Where the records below have a line with "cells", that line is to be copied.

[[ MATERIAL FOR THIS EXERCISE, beginning ]]

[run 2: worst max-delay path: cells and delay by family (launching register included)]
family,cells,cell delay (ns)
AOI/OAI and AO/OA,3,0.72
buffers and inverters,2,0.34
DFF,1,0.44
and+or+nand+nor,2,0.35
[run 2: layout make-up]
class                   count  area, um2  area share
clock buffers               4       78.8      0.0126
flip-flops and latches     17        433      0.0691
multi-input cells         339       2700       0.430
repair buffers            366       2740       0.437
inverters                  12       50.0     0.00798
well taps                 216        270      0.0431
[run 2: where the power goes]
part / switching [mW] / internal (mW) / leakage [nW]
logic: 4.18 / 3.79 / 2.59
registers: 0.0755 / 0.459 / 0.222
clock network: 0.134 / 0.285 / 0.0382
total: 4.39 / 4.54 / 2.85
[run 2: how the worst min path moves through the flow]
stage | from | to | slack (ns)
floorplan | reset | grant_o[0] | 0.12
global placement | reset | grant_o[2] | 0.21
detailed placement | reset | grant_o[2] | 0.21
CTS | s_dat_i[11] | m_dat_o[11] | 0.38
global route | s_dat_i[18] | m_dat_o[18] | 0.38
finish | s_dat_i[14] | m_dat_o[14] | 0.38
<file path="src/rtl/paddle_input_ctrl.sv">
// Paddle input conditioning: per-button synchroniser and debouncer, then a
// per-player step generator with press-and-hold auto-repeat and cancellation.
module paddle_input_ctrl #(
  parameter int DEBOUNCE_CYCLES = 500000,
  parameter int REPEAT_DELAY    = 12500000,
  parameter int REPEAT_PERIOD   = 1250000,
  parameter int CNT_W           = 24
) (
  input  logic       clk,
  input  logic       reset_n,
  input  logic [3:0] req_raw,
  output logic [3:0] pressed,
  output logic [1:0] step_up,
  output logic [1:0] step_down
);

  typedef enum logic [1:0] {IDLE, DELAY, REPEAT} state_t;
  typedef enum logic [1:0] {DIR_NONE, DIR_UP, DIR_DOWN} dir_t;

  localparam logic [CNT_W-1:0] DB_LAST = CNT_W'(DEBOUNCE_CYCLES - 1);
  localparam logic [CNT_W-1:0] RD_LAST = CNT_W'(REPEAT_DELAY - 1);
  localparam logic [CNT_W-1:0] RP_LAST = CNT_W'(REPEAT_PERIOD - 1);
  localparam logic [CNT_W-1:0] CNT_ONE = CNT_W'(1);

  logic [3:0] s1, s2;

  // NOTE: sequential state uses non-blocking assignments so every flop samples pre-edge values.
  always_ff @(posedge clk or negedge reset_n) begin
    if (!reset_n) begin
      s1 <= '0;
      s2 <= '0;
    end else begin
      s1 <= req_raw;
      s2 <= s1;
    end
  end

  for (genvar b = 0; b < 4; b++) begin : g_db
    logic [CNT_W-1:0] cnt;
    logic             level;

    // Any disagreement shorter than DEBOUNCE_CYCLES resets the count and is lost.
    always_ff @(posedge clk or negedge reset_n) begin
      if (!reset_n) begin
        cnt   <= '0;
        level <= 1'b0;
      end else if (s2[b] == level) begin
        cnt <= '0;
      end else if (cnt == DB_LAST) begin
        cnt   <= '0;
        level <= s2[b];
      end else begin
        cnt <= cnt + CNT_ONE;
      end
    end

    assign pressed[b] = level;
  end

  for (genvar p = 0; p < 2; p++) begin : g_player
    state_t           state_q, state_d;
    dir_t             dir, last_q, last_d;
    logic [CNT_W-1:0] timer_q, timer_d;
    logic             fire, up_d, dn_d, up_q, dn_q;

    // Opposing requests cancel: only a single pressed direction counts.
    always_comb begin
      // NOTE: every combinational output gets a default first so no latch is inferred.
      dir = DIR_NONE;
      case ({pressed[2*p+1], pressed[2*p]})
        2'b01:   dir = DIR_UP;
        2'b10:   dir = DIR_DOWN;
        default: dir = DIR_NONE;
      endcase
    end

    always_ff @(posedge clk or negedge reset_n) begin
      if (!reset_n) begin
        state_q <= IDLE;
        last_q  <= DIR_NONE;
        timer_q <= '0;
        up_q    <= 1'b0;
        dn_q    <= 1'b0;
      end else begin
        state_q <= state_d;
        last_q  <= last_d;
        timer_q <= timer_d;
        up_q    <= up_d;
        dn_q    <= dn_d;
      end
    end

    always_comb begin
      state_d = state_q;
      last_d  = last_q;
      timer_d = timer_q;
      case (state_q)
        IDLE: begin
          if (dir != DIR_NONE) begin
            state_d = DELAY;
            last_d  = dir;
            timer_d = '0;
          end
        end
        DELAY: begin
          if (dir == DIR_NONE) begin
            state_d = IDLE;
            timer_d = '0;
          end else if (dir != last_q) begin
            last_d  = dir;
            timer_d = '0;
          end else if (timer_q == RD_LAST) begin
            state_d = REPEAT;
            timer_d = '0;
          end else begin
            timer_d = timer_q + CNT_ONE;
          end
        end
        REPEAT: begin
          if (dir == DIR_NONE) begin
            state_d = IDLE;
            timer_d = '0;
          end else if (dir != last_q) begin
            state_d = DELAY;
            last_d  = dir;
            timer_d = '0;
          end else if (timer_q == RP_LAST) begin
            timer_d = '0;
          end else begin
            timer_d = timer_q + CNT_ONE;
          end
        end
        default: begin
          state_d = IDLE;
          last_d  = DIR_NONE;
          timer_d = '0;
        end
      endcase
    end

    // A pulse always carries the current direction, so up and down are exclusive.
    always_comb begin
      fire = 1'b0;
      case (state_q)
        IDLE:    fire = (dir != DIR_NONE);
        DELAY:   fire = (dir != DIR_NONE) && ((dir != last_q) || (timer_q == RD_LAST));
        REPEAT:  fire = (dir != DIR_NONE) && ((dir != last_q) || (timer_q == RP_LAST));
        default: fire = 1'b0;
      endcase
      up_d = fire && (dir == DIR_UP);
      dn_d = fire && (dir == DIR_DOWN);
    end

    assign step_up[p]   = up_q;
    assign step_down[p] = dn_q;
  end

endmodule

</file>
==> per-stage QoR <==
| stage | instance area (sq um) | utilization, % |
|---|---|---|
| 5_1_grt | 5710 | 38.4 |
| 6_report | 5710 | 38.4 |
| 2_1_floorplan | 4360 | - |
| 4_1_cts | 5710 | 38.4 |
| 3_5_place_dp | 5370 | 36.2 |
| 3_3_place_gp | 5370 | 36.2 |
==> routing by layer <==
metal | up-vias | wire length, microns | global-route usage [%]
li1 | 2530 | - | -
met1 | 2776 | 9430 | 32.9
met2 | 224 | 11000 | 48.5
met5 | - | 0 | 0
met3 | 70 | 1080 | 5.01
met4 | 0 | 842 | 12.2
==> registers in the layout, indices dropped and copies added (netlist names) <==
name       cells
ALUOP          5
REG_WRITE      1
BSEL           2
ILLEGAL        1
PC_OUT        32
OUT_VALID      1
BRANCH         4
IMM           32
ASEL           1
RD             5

[[ MATERIAL FOR THIS EXERCISE, end ]]

■ **TASK OUTPUT**:
[run 2: worst max-delay path: cells and delay by family (launching register included)]
family,cells,cell delay (ns)
multi-input cells         339       2700       0.430
name       cells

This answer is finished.